From: Brian Holtz [brian@holtz.org]
Sent: Thursday, August 25, 2005 8:00 AM
To: 'Anthony Gregory'; 'marketliberal@yahoogroups.com'
Cc: 'Mark W. Stroberg'; 'jae4free@aol.com'
Subject: RE: libertarian analysis of Iraqi liberation

Anthony Gregory wrote:

AG: A foreign occupier cannot "institute self-determination."

This assertion is multiply refuted by World War II counterexamples alone: Italy, France, Belgium, Holland, Denmark, Germany, Austria, Japan.  It's just not a serious argument to pretend that self-determination is somehow spurious if its inauguration involved foreign assistance. This is a particularly addled version of the already-confused CleanHandsitarian argument, which is one of the many arguments I've seen made against the invasion. I order them here by decreasing weakness: 

  1. ChickenHawk: if you've never personally faced danger or risked loss in this or any war, then you cannot argue this war was justified.
  2. Chicken: invading Iraq might increase the danger you personally face from terrorism, so you shouldn't argue that the invasion was justified.
  3. Patriotic: Americans would be justified in resisting a foreign invasion, so any American invasion can expect justified resistance.
  4. Sovereigntarian: the state of Iraq did not initiate force against the state of America, and/or/thus invading Iraq was a violation of international law.
  5. Noncoercitarian: our military is funded with coercive taxes, so anything it does is un-libertarian.
  6. AmericaFirstitarian: the duty of America's military to defend human liberty stops completely at the current borders of the American state.
  7. CleanHandsitarian: America does not have clean enough hands at home or in the past abroad to try to increase liberty by force abroad now, even by toppling a murderous aggressor.
  8. WhiteGloveItarian: if a policy is likely to result in the death of even a single innocent, then that policy is immoral no matter how much it otherwise increases human liberty, or how much one attempts to avoid such deaths.
  9. Miss Congeniality: invading Iraq decreased America's popularity abroad, and so therefore it was wrong.
  10. Monday Morning Quarterback: the aftermath of the invasion isn't going as well as we expected, therefore the invasion was wrong.
  11. Fatalistic: invasions have never increased liberty and will never increase liberty, so we shouldn't have invaded.
  12. Slippery Slope: if we invade Iraq under these circumstances, aren't there other countries we should be invading too, and isn't that absurd?
  13. Pessimistic: we should have known that the invasion wouldn't increase liberty, so we shouldn't have invaded.
Let's summarize where you and I stand with respect to each of the above.
  1. To propose this non sequitur would be to disqualify oneself from being taken seriously.
  2. You would be well-advised not to repeat Mark's mistake in advancing this argument.
  3. Your invocation below of the Patriotic argument is not a good sign for your discernment in choice of arguments.
  4. You were wise to repudiate the Sovereigntarian argument from the start.
  5. You've offered no response to my rebuttal of your flimsy arguments that 1) libertarianism is whatever the anarcho-capitalist LP platform says it is, and 2) libertarianism implies anarchism because anarchists have re-interpreted the LP Pledge that way.
  6. You haven't invoked the AmericaFirstitarian argument, but I can't rule that out since you've already invoked the even-weaker NonCoercitarian argument.
  7. You've offered no response to my answer to your shockingly-uninformed when-did-Saddam-murder question.
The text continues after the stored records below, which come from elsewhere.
File: src/rtl/ycbcr_pkg.sv
// Shared types and widths for the YCbCr skin-centroid tracker.
package ycbcr_pkg;

  localparam int CNT_W    = 17;
  localparam int SUM_W    = 25;
  localparam int CX_W     = 9;
  localparam int CY_W     = 8;
  localparam int DIV_ITER = 25;
  localparam int ITER_W   = 5;

  typedef enum logic [1:0] {
    IDLE   = 2'd0,
    ACCUM  = 2'd1,
    DIVIDE = 2'd2,
    DONE   = 2'd3
  } trk_state_e;

endpackage

File: src/rtl/seq_divider.sv
// Restoring unsigned divider: one quotient bit per cycle after a start pulse.
module seq_divider
  import ycbcr_pkg::*;
(
  input  logic             clk,
  input  logic             rst,
  input  logic             start,
  input  logic [SUM_W-1:0] dividend,
  input  logic [CNT_W-1:0] divisor,
  output logic [SUM_W-1:0] quotient,
  output logic             done
);

  logic [SUM_W-1:0]  quot_r;
  logic [CNT_W-1:0]  rem_r;
  logic [CNT_W-1:0]  dvs_r;
  logic [ITER_W-1:0] iter_r;
  logic              done_r;
  logic [CNT_W:0]    rem_sh_s;
  logic [CNT_W-1:0]  diff_s;
  logic              ge_s;

  // Trial subtraction for the current step; low bits of the difference suffice when it fits
  always_comb begin
    rem_sh_s = {rem_r, quot_r[SUM_W-1]};
    ge_s     = (rem_sh_s >= {1'b0, dvs_r});
    diff_s   = rem_sh_s[CNT_W-1:0] - dvs_r;
  end

  // Operand load on start, then shift/subtract until the iteration count runs out
  always_ff @(posedge clk or posedge rst) begin
    if (rst) begin
      quot_r <= {SUM_W{1'b0}};
      rem_r  <= {CNT_W{1'b0}};
      dvs_r  <= {CNT_W{1'b0}};
      iter_r <= {ITER_W{1'b0}};
      done_r <= 1'b0;
    end else begin
      done_r <= 1'b0;
      if (start) begin
        quot_r <= dividend;
        rem_r  <= {CNT_W{1'b0}};
        dvs_r  <= divisor;
        iter_r <= ITER_W'(DIV_ITER);
      end else if (iter_r != {ITER_W{1'b0}}) begin
        quot_r <= {quot_r[SUM_W-2:0], ge_s};
        rem_r  <= ge_s ? diff_s : rem_sh_s[CNT_W-1:0];
        iter_r <= iter_r - ITER_W'(1);
        done_r <= (iter_r == ITER_W'(1));
      end
    end
  end

  assign quotient = quot_r;
  assign done     = done_r;

endmodule

File: src/rtl/skin_centroid_tracker.sv
// Classifies YCbCr pixels as skin, accumulates per-frame coordinate sums and
// reports the skin centroid once the last pixel of a frame has been seen.
module skin_centroid_tracker
  import ycbcr_pkg::*;
#(
  parameter int H_RES      = 320,
  parameter int V_RES      = 240,
  parameter int CB_MIN     = 77,
  parameter int CB_MAX     = 127,
  parameter int CR_MIN     = 133,
  parameter int CR_MAX     = 173,
  parameter int MIN_PIXELS = 256
) (
  input  logic            clk,
  input  logic            rst,
  input  logic [7:0]      y_in,
  input  logic [7:0]      cb_in,
  input  logic [7:0]      cr_in,
  input  logic            valid_in,
  input  logic            frame_start,
  output logic            skin_mask,
  output logic            mask_valid,
  output logic [CX_W-1:0] centroid_x,
  output logic [CY_W-1:0] centroid_y,
  output logic [CNT_W-1:0] pixel_count,
  output logic            centroid_valid,
  output logic            detected,
  output logic            busy
);

  localparam int XW = (H_RES > 1) ? $clog2(H_RES) : 1;
  localparam int YW = (V_RES > 1) ? $clog2(V_RES + 1) : 1;

  trk_state_e state_r, state_nxt_s;
  logic [XW-1:0]    x_r, x_base_s, x_nxt_s;
  logic [YW-1:0]    y_r, y_base_s, y_nxt_s;
  logic [CNT_W-1:0] cnt_r, cnt_base_s, cnt_nxt_s, snap_cnt_r;
  logic [SUM_W-1:0] sx_r, sx_base_s, sx_nxt_s;
  logic [SUM_W-1:0] sy_r, sy_base_s, sy_nxt_s;
  logic [SUM_W-1:0] qx_s, qy_s;
  logic acc_on_r, last_r, snap_det_r;
  logic skin_s, abort_s, start_s, acc_s, skin_acc_s, at_end_s, last_acc_s;
  logic det_s, div_start_s, dx_done_s, dy_done_s, enter_done_s;
  logic skin_mask_r, mask_valid_r, cv_r, det_r, busy_r;
  logic [CX_W-1:0]  cx_r;
  logic [CY_W-1:0]  cy_r;
  logic [CNT_W-1:0] pc_r;
  logic unused_s;

  // Pixel classification and next values of the position counters and accumulators
  always_comb begin
    skin_s = (cb_in >= 8'(CB_MIN)) && (cb_in <= 8'(CB_MAX)) &&
             (cr_in >= 8'(CR_MIN)) && (cr_in <= 8'(CR_MAX));
    // A frame_start while a frame is still being collected aborts it; otherwise it opens a new one
    abort_s    = frame_start && (state_r == ACCUM) && !last_r;
    start_s    = frame_start && !abort_s;
    acc_s      = valid_in && (start_s || (acc_on_r && !frame_start));
    skin_acc_s = acc_s && skin_s;
    if (frame_start) begin
      x_base_s   = {XW{1'b0}};
      y_base_s   = {YW{1'b0}};
      cnt_base_s = {CNT_W{1'b0}};
      sx_base_s  = {SUM_W{1'b0}};
      sy_base_s  = {SUM_W{1'b0}};
    end else begin
      x_base_s   = x_r;
      y_base_s   = y_r;
      cnt_base_s = cnt_r;
      sx_base_s  = sx_r;
      sy_base_s  = sy_r;
    end
    at_end_s   = (x_base_s == XW'(H_RES - 1));
    last_acc_s = acc_s && at_end_s && (y_base_s == YW'(V_RES - 1));
    if (!acc_s) begin
      x_nxt_s = x_base_s;
      y_nxt_s = y_base_s;
    end else if (at_end_s) begin
      x_nxt_s = {XW{1'b0}};
      y_nxt_s = y_base_s + YW'(1);
    end else begin
      x_nxt_s = x_base_s + XW'(1);
      y_nxt_s = y_base_s;
    end
    cnt_nxt_s = cnt_base_s + {{(CNT_W-1){1'b0}}, skin_acc_s};
    if (skin_acc_s) begin
      sx_nxt_s = sx_base_s + {{(SUM_W-XW){1'b0}}, x_base_s};
      sy_nxt_s = sy_base_s + {{(SUM_W-YW){1'b0}}, y_base_s};
    end else begin
      sx_nxt_s = sx_base_s;
      sy_nxt_s = sy_base_s;
    end
    det_s       = (cnt_nxt_s >= CNT_W'(MIN_PIXELS));
    div_start_s = last_acc_s && det_s;
  end

  // Accumulator state and the end-of-frame snapshot
  always_ff @(posedge clk or posedge rst) begin
    if (rst) begin
      x_r        <= {XW{1'b0}};
      y_r        <= {YW{1'b0}};
      cnt_r      <= {CNT_W{1'b0}};
      sx_r       <= {SUM_W{1'b0}};
      sy_r       <= {SUM_W{1'b0}};
      acc_on_r   <= 1'b0;
      last_r     <= 1'b0;
      snap_cnt_r <= {CNT_W{1'b0}};
      snap_det_r <= 1'b0;
    end else begin
      x_r    <= x_nxt_s;
      y_r    <= y_nxt_s;
      cnt_r  <= cnt_nxt_s;
      sx_r   <= sx_nxt_s;
      sy_r   <= sy_nxt_s;
      last_r <= last_acc_s;
      if (last_acc_s) begin
        acc_on_r   <= 1'b0;
        snap_cnt_r <= cnt_nxt_s;
        snap_det_r <= det_s;
      end else if (start_s) begin
        acc_on_r <= 1'b1;
      end else if (abort_s) begin
        acc_on_r <= 1'b0;
      end
    end
  end

  seq_divider u_div_x (
    .clk(clk), .rst(rst), .start(div_start_s),
    .dividend(sx_nxt_s), .divisor(cnt_nxt_s), .quotient(qx_s), .done(dx_done_s)
  );

  seq_divider u_div_y (
    .clk(clk), .rst(rst), .start(div_start_s),
    .dividend(sy_nxt_s), .divisor(cnt_nxt_s), .quotient(qy_s), .done(dy_done_s)
  );

  // Frame control: decide one cycle after the last pixel, so both result paths share that edge
  always_comb begin
    state_nxt_s = state_r;
    case (state_r)
      IDLE: begin
        if (start_s) state_nxt_s = ACCUM;
        else         state_nxt_s = IDLE;
      end
      ACCUM: begin
        if (abort_s)     state_nxt_s = IDLE;
        else if (last_r) state_nxt_s = snap_det_r ? DIVIDE : DONE;
        else             state_nxt_s = ACCUM;
      end
      DIVIDE: begin
        if (dx_done_s) state_nxt_s = DONE;
        else           state_nxt_s = DIVIDE;
      end
      DONE: begin
        if (acc_on_r || start_s) state_nxt_s = ACCUM;
        else                     state_nxt_s = IDLE;
      end
      default: state_nxt_s = IDLE;
    endcase
    enter_done_s = (state_nxt_s == DONE) && (state_r != DONE);
  end

  // State register and registered outputs
  always_ff @(posedge clk or posedge rst) begin
    if (rst) begin
      state_r      <= IDLE;
      skin_mask_r  <= 1'b0;
      mask_valid_r <= 1'b0;
      cv_r         <= 1'b0;
      det_r        <= 1'b0;
      busy_r       <= 1'b0;
      cx_r         <= {CX_W{1'b0}};
      cy_r         <= {CY_W{1'b0}};
      pc_r         <= {CNT_W{1'b0}};
    end else begin
      state_r      <= state_nxt_s;
      skin_mask_r  <= valid_in && skin_s;
      mask_valid_r <= valid_in;
      cv_r         <= enter_done_s;
      busy_r       <= (state_nxt_s == DIVIDE);
      if (enter_done_s) begin
        pc_r  <= snap_cnt_r;
        det_r <= snap_det_r;
        // Below-threshold frames keep the last good centroid
        if (snap_det_r) begin
          cx_r <= qx_s[CX_W-1:0];
          cy_r <= qy_s[CY_W-1:0];
        end
      end
    end
  end

  assign unused_s = ^{y_in, qx_s[SUM_W-1:CX_W], qy_s[SUM_W-1:CY_W], dy_done_s};

  assign skin_mask      = skin_mask_r;
  assign mask_valid     = mask_valid_r;
  assign centroid_x     = cx_r;
  assign centroid_y     = cy_r;
  assign pixel_count    = pc_r;
  assign centroid_valid = cv_r;
  assign detected       = det_r;
  assign busy           = busy_r;

endmodule

File: config.mk
export PLATFORM = sky130hd
export DESIGN_NAME = skin_centroid_tracker
export DESIGN_NICKNAME = d
export VERILOG_FILES = /design/src/rtl/ycbcr_pkg.sv /design/src/rtl/seq_divider.sv /design/src/rtl/skin_centroid_tracker.sv
export SDC_FILE = /design/constraint.sdc
export NUM_CORES = 1
export LEC_CHECK = 0
export BUFFER_PORTS_ARGS = -buffer_cell sky130_fd_sc_hd__clkbuf_2
export CORE_MARGIN = 5
export CORE_UTILIZATION = 60
export DETAILED_ROUTE_END_ITERATION = 7
export GPL_ROUTABILITY_DRIVEN = 0
export PLACE_DENSITY = 0.78
export SLEW_MARGIN = 5
export SYNTH_ARGS = -nofsm -noshare
export SYNTH_HDL_FRONTEND = slang
export SYNTH_SLANG_ARGS = --single-unit
File: constraint.sdc
create_clock -name clk -period 9.52 [get_ports clk]
set_clock_uncertainty 0.1 [all_clocks]
set_input_delay 0.476 -clock clk [delete_from_list [all_inputs] [get_ports clk]]
set_output_delay 0.476 -clock clk [all_outputs]
set_load 0.02 [all_outputs]
== Word-level counts from Yosys, hierarchy flattened ==
Cells that the tools add are included.

* Register bits: 257
* Input port bits: 28
* Output and inout bits: 39
* Word-level logic and storage cells: 114

* $add $sub $neg: 9
* $lt $le $gt $ge: 7
* Equality and inequality tests: 9
* Multiplexer cells: 37
* Reduce and logical (&&, ||, !) cells: 26

{| class="wikitable"
|+ Operators with widths
! kind !! number
|-
| $mux W25 || 8
|-
| $mux W17 || 7
|-
| $ge A18 B17 Y1 || 2
|-
| $sub A17 B17 Y17 || 2
|-
| $mux W9 || 3
|-
| $add A25 B8 Y25 || 1
|-
| $add A25 B9 Y25 || 1
|-
| $mux W8 || 3
|-
| $mux W5 || 4
|-
| $add A17 B1 Y17 || 1
|-
| $ge A17 B9 Y1 const B || 1
|-
| $logic_and A1 B1 Y1 || 14
|-
| $reduce_bool A5 Y1 || 2
|-
| $sub A5 B1 Y5 const B || 2
|-
| $add A9 B1 Y9 const B || 1
|-
| $eq A9 B9 Y1 const B || 1
|-
| $mux W1 || 9
|-
| $add A8 B1 Y8 const B || 1
|-
| $eq A2 B2 Y1 const B || 4
|-
| $eq A8 B8 Y1 const B || 1
|-
| $ge A8 B7 Y1 const B || 1
|-
| $ge A8 B8 Y1 const B || 1
|-
| $le A8 B7 Y1 const B || 1
|-
| $le A8 B8 Y1 const B || 1
|-
| 11 further kinds || 16
|}

== Longest topological paths before layout ==
Gate-level depths: netlist of the first run.

* Word-level depth: 12
* Gate-level depth with buffers: 19
* Depth with buffers taken out: 14

== Modules after synthesis ==
From an unflattened synthesis of the first run, not the netlist that was laid out.

* Cell total of the unflattened synthesis: 1,508
* Area, all modules: 14,900.5 µm²

{| class="wikitable"
|+ Modules (own cells, without submodules)
! module !! times used !! cells an instance !! area an instance (µm²)
|-
| seq_divider || 2 || 401 || 3,769.9
|-
| skin_centroid_tracker || 1 || 706 || 7,360.8
|}

== Worst setup path after synthesis of the first run ==
No wires, ideal clock.

* Path type: input to register
* Start point: in frame_start
* End point: reg u_div_x.quot_r[7], in the netlist u_div_x.quotient[7]
* Data arrival time: 4.154 ns
* Data required time: 9.301 ns
* Slack: 5.147 ns
* Cell stages on the path: 19
* Path through: buf_4 -> buf_2 -> buf_2 -> buf_1 -> clkbuf_1 -> clkbuf_1 -> nor2b_1 -> ha_1 -> ha_1 -> nand4_1 -> nor4_1 -> mux2_2 -> or4_1 -> nor4_2 -> a21o_2 -> buf_6 -> buf_6 -> nand3_1 -> o21a_1

* Word-level cells in the longest chain between the ends: 11
* Elaborated cells between the ends (all ways): 24
* Those cells by class: add/sub (2); order compare (1); eq/ne (2); mux (6); reduce/logical (13)

{| class="wikitable"
|+ Ends and longest elaborated chain
! element !! line !! text
|-
| from (decl) || skin_centroid_tracker.sv:20 || <nowiki>input logic frame_start,</nowiki>
|-
| $logic_and A1 B1 Y1 (2 in a row) || skin_centroid_tracker.sv:55 || <nowiki>abort_s = frame_start && (state_r == ACCUM) && !last_r;</nowiki>
|-
| $logic_not A1 Y1 || skin_centroid_tracker.sv:56 || <nowiki>start_s = frame_start && !abort_s;</nowiki>
|-
| $logic_and A1 B1 Y1 || skin_centroid_tracker.sv:56 ||
|-
| $logic_or A1 B1 Y1 || skin_centroid_tracker.sv:57 || <nowiki>acc_s = valid_in && (start_s || (acc_on_r && !frame_start));</nowiki>
|-
| $logic_and A1 B1 Y1 || skin_centroid_tracker.sv:57 ||
|-
| $logic_and A1 B1 Y1 || skin_centroid_tracker.sv:58 || <nowiki>skin_acc_s = acc_s && skin_s;</nowiki>
|-
| $add A17 B1 Y17 * || skin_centroid_tracker.sv:84 || <nowiki>cnt_nxt_s = cnt_base_s + {{(CNT_W-1){1'b0}}, skin_acc_s};</nowiki>
|-
| via cnt_nxt_s[14] || skin_centroid_tracker.sv:37 || <nowiki>logic [CNT_W-1:0] cnt_r, cnt_base_s, cnt_nxt_s, snap_cnt_r;</nowiki>
|-
| $ge A17 B9 Y1 * || skin_centroid_tracker.sv:92 || <nowiki>det_s = (cnt_nxt_s >= CNT_W'(MIN_PIXELS));</nowiki>
|-
| $logic_and A1 B1 Y1 * || skin_centroid_tracker.sv:93 || <nowiki>div_start_s = last_acc_s && det_s;</nowiki>
|-
| $mux W25 or $reduce_bool A2 Y1 (tied branches) || n/a ||
|-
| to (signal assigned) || seq_divider.sv:33 || <nowiki>quot_r <= {SUM_W{1'b0}};</nowiki>
|-
| to (signal assigned) || seq_divider.sv:41 || <nowiki>quot_r <= dividend;</nowiki>
|-
| to (signal assigned) || seq_divider.sv:46 || <nowiki>quot_r <= {quot_r[SUM_W-2:0], ge_s};</nowiki>
|-
| to (decl) || seq_divider.sv:14 || <nowiki>logic [SUM_W-1:0] quot_r;</nowiki>
|}

The timed path passes the listed nets; every way through them passes the cells marked *.
A chain may end at the register's enable or synchronous reset.

== Worst setup path in the final report of the first run ==
* Start point: reg state_r[1]
* End point: reg u_div_x.quot_r[12], in the netlist u_div_x.quotient[12]

* Word-level cells in the longest chain between the ends: 12
* Elaborated cells between the ends (all ways): 16
* Those cells by class: add/sub (1); order compare (1); eq/ne (1); mux (2); reduce/logical (11)

{| class="wikitable"
|+ Ends and longest elaborated chain
! element !! line !! text
|-
| from (decl) || skin_centroid_tracker.sv:34 || <nowiki>trk_state_e state_r, state_nxt_s;</nowiki>
|-
| from (signal assigned) || skin_centroid_tracker.sv:176 || <nowiki>state_r <= state_nxt_s;</nowiki>
|-
| $eq A2 B1 Y1 * || skin_centroid_tracker.sv:55 ||
|-
| $logic_and A1 B1 Y1 * (2 in a row) || skin_centroid_tracker.sv:55 ||
|-
| $logic_not A1 Y1 * || skin_centroid_tracker.sv:56 ||
|-
| $logic_and A1 B1 Y1 * || skin_centroid_tracker.sv:56 ||
|-
| $logic_or A1 B1 Y1 * || skin_centroid_tracker.sv:57 ||
|-
| $logic_and A1 B1 Y1 * || skin_centroid_tracker.sv:57 ||
|-
| $logic_and A1 B1 Y1 * || skin_centroid_tracker.sv:58 ||
|-
| $add A17 B1 Y17 * || skin_centroid_tracker.sv:84 ||
|-
| via cnt_nxt_s[14] || skin_centroid_tracker.sv:37 ||
|-
| $ge A17 B9 Y1 * || skin_centroid_tracker.sv:92 ||
|-
| $logic_and A1 B1 Y1 * || skin_centroid_tracker.sv:93 ||
|-
| $mux W25 or $reduce_bool A2 Y1 (tied branches) || n/a ||
|}

Marked as above.

==> results of run 1 <==
## per-stage QoR
stage	cells	cell area [µm²]	utilization	setup WS, ps	total power, W
global placement	1855	14600	0.626	3620	0.00117
detailed placement	1855	14600	0.626	3450	0.00117
CTS	1908	15600	0.669	3790	0.00233
finish	1908	15600	0.669	3780	0.00231
global route	1908	15600	0.669	3400	0.00239
floorplan	1533	14000	-	1870	0.00115
## cells by family after synthesis
logic type,after synthesis,synth area share
AOI/OAI and AO/OA,290,0.135
xor gates and xnor gates,86,0.0536
adders and majority gates,64,0.0592
buffers and inverters,131,0.0398
DFF,257,0.458
muxes,51,0.0385
and+or+nand+nor,654,0.216
## routing by layer
layer  up-vias  wire length [µm]
met4         0               449
met5         -                 0
met2       272             14700
met1      5328             14400
li1       5371                 -
met3        45              1660
## area by class of cell
type                       count  area share
clock inverter                 9     0.00948
timing repair buffer          71      0.0251
inverter                      64      0.0159
multi-input combinational   1145       0.456
tap                          319      0.0256
clock buffer                  43      0.0551
sequential                   257       0.413
## critical path: stages, from the launching register on
cell	delay, ps
dfrtp_1	420
and4bb_2	370
nor2_2	80
nand3_1	90
buf_4	380
clkinv_1	530
ha_1	380
ha_1	220
nand4_1	240
nor4_1	100
mux2_2	320
or4_1	540
nor4_2	390
a21o_4	980
nand3_1	200
o21a_1	190
## where the power goes
| part | switching [W] | internal, W | leakage, nW | total (W) |
|---|---|---|---|---|
| sequential | 0.00000223 | 0.00110 | 3.30 | 0.00110 |
| combinational | 0.0000391 | 0.0000103 | 3.75 | 0.0000494 |
| clock | 0.000434 | 0.000726 | 0.494 | 0.00116 |
## registers in the layout, summed over array words and instances (netlist names), 17 cells and up
register,cells
sx_r,25
sy_r,25
u_div_x.quotient,25
u_div_y.quotient,25
cnt_r,17
pixel_count,17
snap_cnt_r,17
u_div_x.dvs_r,17
u_div_x.rem_r,17
u_div_y.rem_r,17
## cells in the final DEF (no fill, tap or decap), types with 24 or more instances in the layout
cell,n
nand2_1,275
dfrtp_1,257
nor2_1,136
o21ai_0,64
nand3_1,63
a21oi_1,62
inv_1,60
ha_1,60
clkbuf_2,57
xnor2_1,56
nor2b_1,48
o21a_1,48
a211oi_1,36
nor3_1,31
xor2_1,30
clkbuf_16,29
mux2i_1,27
mux2_2,24
## path summary, 6_finish.rpt
kind | startpoint | to | slack [ps] | depth (start not counted)
min in group clk | cr_in[4] | skin_mask$_DFF_PP0_ | 350 | 4
hold reg to reg | snap_cnt_r[7]$_DFFE_PP0P_ | pixel_count[7]$_DFFE_PP0P_ | 360 | 2
setup reg to reg | state_r[1]$_DFF_PP0_ | u_div_x.quotient[12]$_DFFE_PP0P_ | 3780 | 15
setup / recovery | state_r[1]$_DFF_PP0_ | u_div_x.quotient[12]$_DFFE_PP0P_ | 3780 | 15
max in group asynchronous | rst | u_div_y.quotient[11]$_DFFE_PP0P_ | 7220 | 4
hold / removal | rst | x_r[8]$_DFF_PP0_ | 60 | 2
==> flow_summary.json, run 1 <==
{
  "status": "complete, no violations",
  "syn_area_per_cell_um2": 9.16,
  "rsz0062_at_grt": "false",
  "use_met1": 0.342,
  "wl_um": 31200,
  "synth_edf_count": 0,
  "area_growth_pct": 10.8,
  "yosysTopAreaCell": "dfrtp_1",
  "numCtsBuffers": 28,
  "cellPowerDensity_nw_per_um2": 148,
  "yosysTopAreaCellShare": 0.458,
  "drv_cap": 0,
  "drcViolationCount": 0,
  "fin_crit_sh": 0.603,
  "num_vias": 11000,
  "multi_input_area_um2": 7090,
  "h-tree-depth": 1,
  "worst_slew_pin_slew_ps": 1230,
  "dp_hpwl_um": 20300,
  "power.leakage_nw": 7.54,
  "synth_cell_types": 72,
  "num_rows": 56,
  "synth_area_um2": 14000,
  "fin_crit_ps": 5740,
  "design.core.area_um2": 23300,
  "hold_violations": 0,
  "antenna_found_initial": 0,
  "track_usage": 0.239,
  "cts_hold_buf": 1,
  "critical_path.max_fanout": 122,
  "cts_resized": 0,
  "cts.sinks": 257,
  "post-synth-top-count-cell": "nand2_1",
  "final_antenna_net_count": 0,
  "cp_data_required_time_ps": 9840,
  "slew_viol_final": 0,
  "ys_warn_count": 0,
  "syn_inst": 1533,
  "slew_headroom": 0.181,
  "busiest_layer": "met2",
  "synthArstFlopShare": 1.00,
  "die_w_um": 163,
  "fillCellCount": 1839,
  "critPathLaunchType": "flip-flop",
  "vdd_drop_max_mv": 0.151,
  "synth_area_leaders": "dfrtp_1, nand2_1, ha_1",
  "final_layout_size_suffix_gt1_frac": 0.102,
  "fmax_mhz": 174,
  "grt_max_degree": 144,
  "clk_latency_ps": 540,
  "synth_top_flop_cell": "dfrtp_1",
  "clk_pin_slew_ps": 60,
  "io-pin-count": 67,
  "drtIter0Drc": 778,
  "synth_seq_cells": 257,
  "hp-class": "primary input to asynchronous set/reset pin",
  "critical_path_class": "flip-flop to flip-flop",
  "wl_per_cell_um": 16.3,
  "arrival_ps": 6070,
  "grt_pass1_vias": 10900,
  "dieArea_um2": 26600,
  "grt_pass1_wl_um": 53300,
  "cts_tree": "built",
  "grt_use_met2": 0.385,
  "synth_common_cells": "nand2_1, dfrtp_1, nor2_1",
  "drt_first_pass_iters": 6,
  "clk_path_buf_depth": 3,
  "fin_nets": 1659,
  "seq_area_um2": 6430,
  "fin_setup_tns_ps": 0,
  "end_kind": "flip-flop",
  "via_per_inst": 5.77,
  "yosysSeqAreaShare": 0.458,
  "n_antenna_cell": 0,
  "initial_core_util": 0.604,
  "port_buffers": 58,
  "cts_setup_buffers": 0,
  "ctsRootBufferMaster": "clkbuf_16",
  "worst_hold_slack_ps": 63.4,
  "report.final.setup_viol": 0,
  "synthesis.nets": 1625,
  "grtUsageMet3": 0.0400,
  "die_h_um": 163,
  "globalRouteOverflowTotal": 0
}
No activity file was read; power rests on OpenSTA's default activity.
==> inputs of run 2 (changes only) <==
Settings changed: CORE_UTILIZATION 60 to 56, PLACE_DENSITY 0.78 to 0.77.
Clock period 9.52 ns to 5.25 ns, I/O delays scaled along.
==> run 2 against run 1 <==
Compared with the run above: non-clock buffer count rose by 9; highest routed layer unchanged; first-iteration DRC count rose by 8.4%; critical path depth did not move; via count fell by 1.0%; flip-flop and latch count did not move; hold slack improved by 59 ps; cell area rose by 0.46%.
You've offered no response to my reiteration of the U.S. military's obvious aversion to collateral damage. You've failed to justify your historically uninformed assertions that America sponsored Saddam's regime or its aggression against Iran (see below).
  8. I answered your WhiteGloveItarian hypotheticals and gave you counter-hypotheticals that apparently have led you to abandon this argument.
  9. The Miss Congeniality argument is really only interesting as the meta-argument that if invading Iraq were right, then we need to explain why so many abroad think it was wrong. I shouldn't need to explain to a Libertarian why what's right isn't always what's popular.
  10. You now seem to be relying most heavily on the Monday Morning Quarterback argument. This argument is irrelevant to the Iraq invasion decision for the obvious reason that time travel is not available. However, it's extremely important for you that the Iraq invasion be seen as a failure, or else you'll have to start ignoring questions about the whole of Iraq just like you ignore questions about increased Kurdish liberty after 1991.
  11. The Fatalistic argument is interesting only for its appeal within the libertarian movement. Libertarians are so instinctively contrarian and conspiracy-believing that they are susceptible to arguments even (or especially) if those arguments blatantly contradict the consensus of mainstream peer-reviewed scholarship on empirical questions of e.g. history or economics. Despite your refusal to accept this consensus, you don't dispute that the U.S. military occupation replaced tyranny with liberty or at least self-determination in 10 of the 17 nations I listed, and thus fatally undermine your own fatalism.
  12. The Slippery Slope argument is unattractive to platform-fetishizing Libertarians, because even they must dimly perceive that a variety of lines could be drawn and defended so as to eviscerate this argument and leave some forms of intervention justified.
  13. The Pessimistic argument is even more unavailable to platform-fetishizing Libertarians, because it plainly admits of a logical possibility that their dogma denies -- viz., that an invasion could increase liberty. This argument is also flawed on empirical grounds, as I note that you (as I predicted) did not address my point that the Iraqi Kurds are an existence proof that the U.S. military can increase liberty for Iraqis.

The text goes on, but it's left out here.